Back to Blog

The Charlotte Observer talks about The Help

Pam Kelley, Reading Life Editor of the Charlotte Observer (oh, that every newspaper still had a ‘reading life editor’), has written a fascinating article on Kathryn Stockett’s best-selling novel The Help.

Stockett will speak at Queens University of Charlotte’s 39th annual Friends of the Library Book and Author luncheon on March 9 (sorry, the event is already sold out).  Her novel, set in Mississippi in the 1960s, is about “relationships between African-American maids and their white employers.”

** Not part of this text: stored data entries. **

==> design/flow/config.mk <==
export PLATFORM = sky130hd
export DESIGN_NAME = cpu
export DESIGN_NICKNAME = cpu
export VERILOG_FILES = /design/flow/design.v
export SDC_FILE = /design/flow/constraint.sdc
export NUM_CORES = 4
export LEC_CHECK = 0
export CAP_MARGIN = 20
export CELL_PAD_IN_SITES_DETAIL_PLACEMENT = 2
export CELL_PAD_IN_SITES_GLOBAL_PLACEMENT = 3
export CORE_MARGIN = 2
export CORE_UTILIZATION = 40
export GPL_ROUTABILITY_DRIVEN = 0
export HOLD_SLACK_MARGIN = 0.07
export MAX_ROUTING_LAYER = met4
export SLEW_MARGIN = 30
export TNS_END_PERCENT = 80
==> design/flow/constraint.sdc <==
create_clock -name core_clock -period 10.0 [get_ports {clk}]
set_input_delay 2.0000 -clock core_clock [delete_from_list [all_inputs] [get_ports {clk}]]
set_output_delay 2.0000 -clock core_clock [all_outputs]
set_load 0.01 [all_outputs]
==> design/flow/design.v <==
`timescale 1ns/1ns
module alu(
    input [3:0] op,
    input [WIDTH-1:0] a,
    input [WIDTH-1:0] b,
    output reg [WIDTH-1:0] result,
    input [3:0] cc_in,
    output logic [3:0] cc_out
);
parameter WIDTH = 16;
wire a_neg = a[WIDTH-1];
wire b_neg = b[WIDTH-1];
wire result_neg = result[WIDTH-1];
wire [WIDTH-1:0] carry_in = { 15'b0, cc_in[1] };
typedef enum logic [1:0] {
    CC_WB_NONE,
    CC_WB_NZCV,
    CC_WB_NZ
} cc_wb_type;
cc_wb_type cc_wb;
always_comb begin
    cc_out = cc_in;
    cc_wb = CC_WB_NONE;
    case (op)
          4'b0000: begin
            result = a + b;
        end
          4'b0001: begin
            cc_wb = CC_WB_NZCV;
            result = a + b + carry_in;
        end
          4'b0010: begin
            cc_wb = CC_WB_NZCV;
            result = a + b + carry_in;
        end
          4'b0011: begin
            cc_wb = CC_WB_NZCV;
            result = a - b;
        end
          4'b0100: begin
            cc_wb = CC_WB_NZCV;
            result = a - b - carry_in;
        end
          4'b0101: begin
            cc_wb = CC_WB_NZ;
            result = a & b;
        end
          4'b0110: begin
            cc_wb = CC_WB_NZ;
            result = a | b;
        end
          4'b0111: begin
            cc_wb = CC_WB_NZ;
            result = a ^ b;
        end
          4'b1000: begin
            cc_wb = CC_WB_NZ;
            result = a << b;
        end
          4'b1001: begin
            cc_wb = CC_WB_NZ;
            result = a >> b;
        end
          4'b1010: begin
            cc_wb = CC_WB_NZ;
            result = $signed(a) >>> b;  
        end
          4'b1011: begin
            cc_wb = CC_WB_NZ;
            result = ($signed(a) >>> b) | (a << (WIDTH-b));  
        end
          4'b1100: result = a + b;
          4'b1101: result = a + b;
                  default: result = 16'bX;
    endcase
    if (cc_wb == CC_WB_NZ || cc_wb == CC_WB_NZCV) begin
        cc_out[3] = result_neg;
        cc_out[2] = result == 16'b0;
    end
    if (cc_wb == CC_WB_NZCV) begin
        cc_out[1] = (a_neg & b_neg) ||  
            ((a_neg ^ b_neg) && !result_neg);  
        cc_out[0] = !(a_neg ^ b_neg) && (a_neg ^ result_neg);
    end
end
endmodule
`timescale 1ns/1ns
module regfile(
    input clk,
    input rst,
    input [RADDRWIDTH-1:0] raddr_a,
    output logic [REGWIDTH-1:0] rdata_a,
    input [RADDRWIDTH-1:0] raddr_b,
    output logic [REGWIDTH-1:0] rdata_b,
    input [RADDRWIDTH-1:0] raddr_c,
    output logic [REGWIDTH-1:0] rdata_c,
    input we,
    input [RADDRWIDTH-1:0] waddr,
    input [REGWIDTH-1:0] wdata
);
parameter RADDRWIDTH = 3;
parameter REGWIDTH = 16;
reg [REGWIDTH-1:0] r[2**RADDRWIDTH-1:1];
always_comb begin
    if (raddr_a != 0)
        rdata_a = r[raddr_a];
    else
        rdata_a = 0;
    if (raddr_b != 0)
        rdata_b = r[raddr_b];
    else
        rdata_b = 0;
    if (raddr_c != 0)
        rdata_c = r[raddr_c];
    else
        rdata_c = 0;
end
always_ff @(posedge clk) begin
    if (rst) begin
        for (int i = 1; i < 2**RADDRWIDTH; i++)
            r[i] <= 0;
    end else begin
        if (we && waddr != 0) begin
            r[waddr] <= wdata;
        end
    end
end
endmodule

Kelley’s article isn’t a review; rather, she looks at two broad discussions the novel provokes.  One involves the many Southerners – both white and African-American – who can remember that era, and how the book is prompting them to re-examine those memories.

The second is more contentious, and of more interest to a Network of writers.  As Kelley puts it, “Stockett is white. Her black characters speak in dialect. Some readers don’t believe the novel’s story is Stockett’s to tell.”

Hoo, boy.

As a writer, I can only speak from my own experience.  My first (and, so far, only published) work of fiction, Parlous Angels, charts a small piece of North Carolina’s path through the twentieth century, but except for a couple of characters, I largely ignored the African-American experience. For one thing, the African-American experience in the 20th-century South is such a momentous theme, I worried that telling it fully and fairly would swamp everything else I wanted to say.

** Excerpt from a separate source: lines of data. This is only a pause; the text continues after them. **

==> flow/design.v <==
module exponent_multiplier (
    i_clk, i_rst_n,
    i_load, i_start, i_select,
    i_A, i_B,
    o_done, led_select, o_P,
	seg_i_A_ten, seg_i_A_unit, 
	seg_i_B_ten, seg_i_B_unit, 
	seg_o_P_thousand, seg_o_P_hundred, seg_o_P_ten, seg_o_P_unit
);
    input wire i_clk, i_rst_n;
    input wire i_load, i_start, i_select;
    input [3:0] i_A, i_B;
    output reg o_done, led_select;
    output reg [29:0] o_P;
	output reg [6:0] seg_i_A_ten, seg_i_A_unit;
	output reg [6:0] seg_i_B_ten, seg_i_B_unit;
	output reg [6:0] seg_o_P_thousand, seg_o_P_hundred, seg_o_P_ten, seg_o_P_unit;
    parameter IDLE = 3'b000, LOAD = 3'b001, CALC = 3'b010, FINISH = 3'b011;
    reg [2:0] current_state;
    reg [3:0] reg_A, reg_B;
	reg [3:0] led_reg_A, led_reg_B;
    reg [19:0] reg_A_shift;
    reg [29:0] reg_P_exp;
    reg [7:0] reg_P_mul;
    reg [3:0] counter_exp;
    reg [2:0] index_bit_B;
    reg exp_done, mul_done;
    always @(posedge i_clk or negedge i_rst_n) begin
        if (!i_rst_n) begin
            reg_A <= 4'b0;
            reg_B <= 4'b0;
            reg_P_exp <= 30'b1;
            reg_P_mul <= 8'b0;
            reg_A_shift <= 20'b0;
			led_reg_A <= 4'b0;	
			led_reg_B <= 4'b0;	
            o_done <= 0;
			led_select <= 0;
            o_P <= 30'b0;
            counter_exp <= 4'b0;
            index_bit_B <= 3'b0;
            exp_done <= 0;
            mul_done <= 0;
            current_state <= IDLE;
        end
        else begin
            case (current_state)
                IDLE: begin
                    reg_A <= 4'b0;
                    reg_B <= 4'b0;
                    reg_P_exp <= 30'b1;
                    reg_P_mul <= 8'b0;
                    reg_A_shift <= 20'b0;
                    o_done <= 0;
					led_select <= 0;
                    o_P <= 30'b0;
                    counter_exp <= 4'b0;
                    index_bit_B <= 3'b0;
                    exp_done <= 0;
                    mul_done <= 0;
                    if (!i_load) begin 
                        reg_A <= i_A;
						led_reg_A <= i_A;
                        reg_B <= i_B;
						led_reg_B <= i_B;
                        reg_A_shift <= {16'b0, i_A};
                        current_state <= LOAD;
                    end                    
                end    
                LOAD: begin                    
                    current_state <= (!i_start) ? CALC : LOAD;
                end
                CALC: begin
                    if (i_start) begin
                        if (!exp_done) begin
                            if (counter_exp < reg_B) begin
                                reg_P_exp <= reg_P_exp * reg_A;
                                counter_exp <= counter_exp + 1;
                            end
                            else begin
                                exp_done <= 1;
                            end
                        end
                        if (!mul_done) begin
                            if (index_bit_B < 4) begin
                                if (reg_B[index_bit_B]) begin
                                    reg_P_mul <= reg_P_mul + reg_A_shift[7:0];
                                end
                                reg_A_shift <= reg_A_shift << 1;
                                index_bit_B <= index_bit_B + 1;
                            end
                            else begin
                                mul_done <= 1;
                            end
                        end
                        if (exp_done && mul_done) begin
                            current_state <= FINISH;
                        end
                    end
                end
                FINISH: begin
                    o_done <= 1;
                    led_select <= !i_select;
                    if (!i_select) begin
                        o_P <= reg_P_exp;
                    end
                    else if (i_select) begin
                        o_P <= {22'b0, reg_P_mul};
                    end
                    if (!i_start) begin
                        current_state <= IDLE;
                    end
                end
            endcase
        end
    end
	always @(*) begin                 
		case (led_reg_A % 10)
			4'd0: seg_i_A_unit = 7'b1000000;
			4'd1: seg_i_A_unit = 7'b1111001;
			4'd2: seg_i_A_unit = 7'b0100100;
			4'd3: seg_i_A_unit = 7'b0110000;
			4'd4: seg_i_A_unit = 7'b0011001;
			4'd5: seg_i_A_unit = 7'b0010010;
			4'd6: seg_i_A_unit = 7'b0000010;
			4'd7: seg_i_A_unit = 7'b1111000;
			4'd8: seg_i_A_unit = 7'b0000000;
			4'd9: seg_i_A_unit = 7'b0010000;
			default: seg_i_A_unit = 7'b1000000;
		endcase
		case (led_reg_A / 10)
			4'd0: seg_i_A_ten = 7'b1000000;
			4'd1: seg_i_A_ten = 7'b1111001;
			4'd2: seg_i_A_ten = 7'b0100100;
			4'd3: seg_i_A_ten = 7'b0110000;
			4'd4: seg_i_A_ten = 7'b0011001;
			4'd5: seg_i_A_ten = 7'b0010010;
			4'd6: seg_i_A_ten = 7'b0000010;
			4'd7: seg_i_A_ten = 7'b1111000;
			4'd8: seg_i_A_ten = 7'b0000000;
			4'd9: seg_i_A_ten = 7'b0010000;
			default: seg_i_A_ten = 7'b1000000;
		endcase
		case (led_reg_B % 10)
			4'd0: seg_i_B_unit = 7'b1000000;
			4'd1: seg_i_B_unit = 7'b1111001;
			4'd2: seg_i_B_unit = 7'b0100100;
			4'd3: seg_i_B_unit = 7'b0110000;
			4'd4: seg_i_B_unit = 7'b0011001;
			4'd5: seg_i_B_unit = 7'b0010010;
			4'd6: seg_i_B_unit = 7'b0000010;
			4'd7: seg_i_B_unit = 7'b1111000;
			4'd8: seg_i_B_unit = 7'b0000000;
			4'd9: seg_i_B_unit = 7'b0010000;
			default: seg_i_B_unit = 7'b1000000;
		endcase
		case (led_reg_B / 10)
			4'd0: seg_i_B_ten = 7'b1000000;
			4'd1: seg_i_B_ten = 7'b1111001;
			4'd2: seg_i_B_ten = 7'b0100100;
			4'd3: seg_i_B_ten = 7'b0110000;
			4'd4: seg_i_B_ten = 7'b0011001;
			4'd5: seg_i_B_ten = 7'b0010010;
			4'd6: seg_i_B_ten = 7'b0000010;
			4'd7: seg_i_B_ten = 7'b1111000;
			4'd8: seg_i_B_ten = 7'b0000000;
			4'd9: seg_i_B_ten = 7'b0010000;
			default: seg_i_B_ten = 7'b1000000;
		endcase
		case (o_P % 10)
			4'd0: seg_o_P_unit = 7'b1000000;
			4'd1: seg_o_P_unit = 7'b1111001;
			4'd2: seg_o_P_unit = 7'b0100100;
			4'd3: seg_o_P_unit = 7'b0110000;
			4'd4: seg_o_P_unit = 7'b0011001;
			4'd5: seg_o_P_unit = 7'b0010010;
			4'd6: seg_o_P_unit = 7'b0000010;
			4'd7: seg_o_P_unit = 7'b1111000;
			4'd8: seg_o_P_unit = 7'b0000000;
			4'd9: seg_o_P_unit = 7'b0010000;
			default: seg_o_P_unit = 7'b1000000;
		endcase
		case ((o_P / 10) % 10)
			4'd0: seg_o_P_ten = 7'b1000000;
			4'd1: seg_o_P_ten = 7'b1111001;
			4'd2: seg_o_P_ten = 7'b0100100;
			4'd3: seg_o_P_ten = 7'b0110000;
			4'd4: seg_o_P_ten = 7'b0011001;
			4'd5: seg_o_P_ten = 7'b0010010;
			4'd6: seg_o_P_ten = 7'b0000010;
			4'd7: seg_o_P_ten = 7'b1111000;
			4'd8: seg_o_P_ten = 7'b0000000;
			4'd9: seg_o_P_ten = 7'b0010000;
			default: seg_o_P_ten = 7'b1000000;
		endcase
		case ((o_P / 100) % 10)
			4'd0: seg_o_P_hundred = 7'b1000000;
			4'd1: seg_o_P_hundred = 7'b1111001;
			4'd2: seg_o_P_hundred = 7'b0100100;
			4'd3: seg_o_P_hundred = 7'b0110000;
			4'd4: seg_o_P_hundred = 7'b0011001;
			4'd5: seg_o_P_hundred = 7'b0010010;
			4'd6: seg_o_P_hundred = 7'b0000010;
			4'd7: seg_o_P_hundred = 7'b1111000;
			4'd8: seg_o_P_hundred = 7'b0000000;
			4'd9: seg_o_P_hundred = 7'b0010000;
			default: seg_o_P_hundred = 7'b1000000;
		endcase
		case ((o_P / 1000) % 10)
			4'd0: seg_o_P_thousand = 7'b1000000;
			4'd1: seg_o_P_thousand = 7'b1111001;
			4'd2: seg_o_P_thousand = 7'b0100100;
			4'd3: seg_o_P_thousand = 7'b0110000;
			4'd4: seg_o_P_thousand = 7'b0011001;
			4'd5: seg_o_P_thousand = 7'b0010010;
			4'd6: seg_o_P_thousand = 7'b0000010;
			4'd7: seg_o_P_thousand = 7'b1111000;
			4'd8: seg_o_P_thousand = 7'b0000000;
			4'd9: seg_o_P_thousand = 7'b0010000;
			default: seg_o_P_thousand = 7'b1000000;		
		endcase
    end
endmodule
Settings: LEC_CHECK=0, ABC_AREA=1, CAP_MARGIN=20, CORE_MARGIN=2, CORE_UTILIZATION=72, CTS_CLUSTER_DIAMETER=340, CTS_CLUSTER_SIZE=99, PLACE_DENSITY=0.85, SETUP_SLACK_MARGIN=-1.38, SLEW_MARGIN=20, TNS_END_PERCENT=20; clock period 49.7 ns.
run.sh (not shown) runs the stock make flow with config.mk's settings and CLKGATE_MAP_FILE=.
The baseline finished but failed the layout checks on negative setup slack.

For another, I didn’t quite trust myself to tell it fully, fairly, and artfully.  I didn’t (still don’t) have much confidence in my ability to write, well and at any length, in the voice of an African-American.  Or in the voice of a southern Californian, a New Yorker, a 12th-century English serf, for that matter.

My decision, though, had very little to do with sensitivity, and everything to do with my limitations as a writer.  If a writer feels comfortable writing in the voice of someone very different from themselves, should they refrain?  Is there such a thing as a story that should be off-limits to a writer who wants to tell it?  Or should writers be restricted only by their abilities?